* **Task brief**: Repeat the data below exactly. Include each line.

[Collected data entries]
+++
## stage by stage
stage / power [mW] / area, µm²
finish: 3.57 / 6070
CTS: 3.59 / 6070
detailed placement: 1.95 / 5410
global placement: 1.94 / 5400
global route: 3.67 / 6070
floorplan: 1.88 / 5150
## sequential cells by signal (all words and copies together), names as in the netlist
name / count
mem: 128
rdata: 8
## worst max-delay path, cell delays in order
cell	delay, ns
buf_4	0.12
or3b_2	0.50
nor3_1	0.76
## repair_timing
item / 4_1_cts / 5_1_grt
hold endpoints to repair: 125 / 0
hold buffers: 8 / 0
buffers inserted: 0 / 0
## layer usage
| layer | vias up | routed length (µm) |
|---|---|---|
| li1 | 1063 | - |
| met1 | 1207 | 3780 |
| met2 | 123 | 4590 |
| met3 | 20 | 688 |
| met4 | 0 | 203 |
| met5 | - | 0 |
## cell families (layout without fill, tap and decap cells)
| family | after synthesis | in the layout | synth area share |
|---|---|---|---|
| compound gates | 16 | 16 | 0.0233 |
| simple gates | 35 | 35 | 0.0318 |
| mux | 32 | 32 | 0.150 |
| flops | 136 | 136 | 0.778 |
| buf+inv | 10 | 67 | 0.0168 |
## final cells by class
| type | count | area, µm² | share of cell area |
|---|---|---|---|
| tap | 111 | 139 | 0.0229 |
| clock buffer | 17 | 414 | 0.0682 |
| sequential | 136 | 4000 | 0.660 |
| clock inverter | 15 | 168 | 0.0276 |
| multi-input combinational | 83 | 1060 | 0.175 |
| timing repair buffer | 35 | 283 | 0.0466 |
+++
* **Solution to this exercise**:
## stage by stage
stage / power [mW] / area, µm²
finish: 3.57 / 6070
CTS: 3.59 / 6070
detailed placement: 1.95 / 5410
global placement: 1.94 / 5400
global route: 3.67 / 6070
floorplan: 1.88 / 5150
## sequential cells by signal (all words and copies together), names as in the netlist
name / count
mem: 128
rdata: 8
## worst max-delay path, cell delays in order
cell	delay, ns
buf_4	0.12
or3b_2	0.50
nor3_1	0.76
## repair_timing
item / 4_1_cts / 5_1_grt
hold endpoints to repair: 125 / 0
hold buffers: 8 / 0
buffers inserted: 0 / 0
## layer usage
| layer | vias up | routed length (µm) |
|---|---|---|
| li1 | 1063 | - |
| met1 | 1207 | 3780 |
| met2 | 123 | 4590 |
| met3 | 20 | 688 |
| met4 | 0 | 203 |
| met5 | - | 0 |
## cell families (layout without fill, tap and decap cells)
| family | after synthesis | in the layout | synth area share |
|---|---|---|---|
| compound gates | 16 | 16 | 0.0233 |
| simple gates | 35 | 35 | 0.0318 |
| mux | 32 | 32 | 0.150 |
| flops | 136 | 136 | 0.778 |
| buf+inv | 10 | 67 | 0.0168 |
## final cells by class
| type | count | area, µm² | share of cell area |
|---|---|---|---|
| tap | 111 | 139 | 0.0229 |
| clock buffer | 17 | 414 | 0.0682 |
| sequential | 136 | 4000 | 0.660 |
| clock inverter | 15 | 168 | 0.0276 |
| multi-input combinational | 83 | 1060 | 0.175 |
| timing repair buffer | 35 | 283 | 0.0466 |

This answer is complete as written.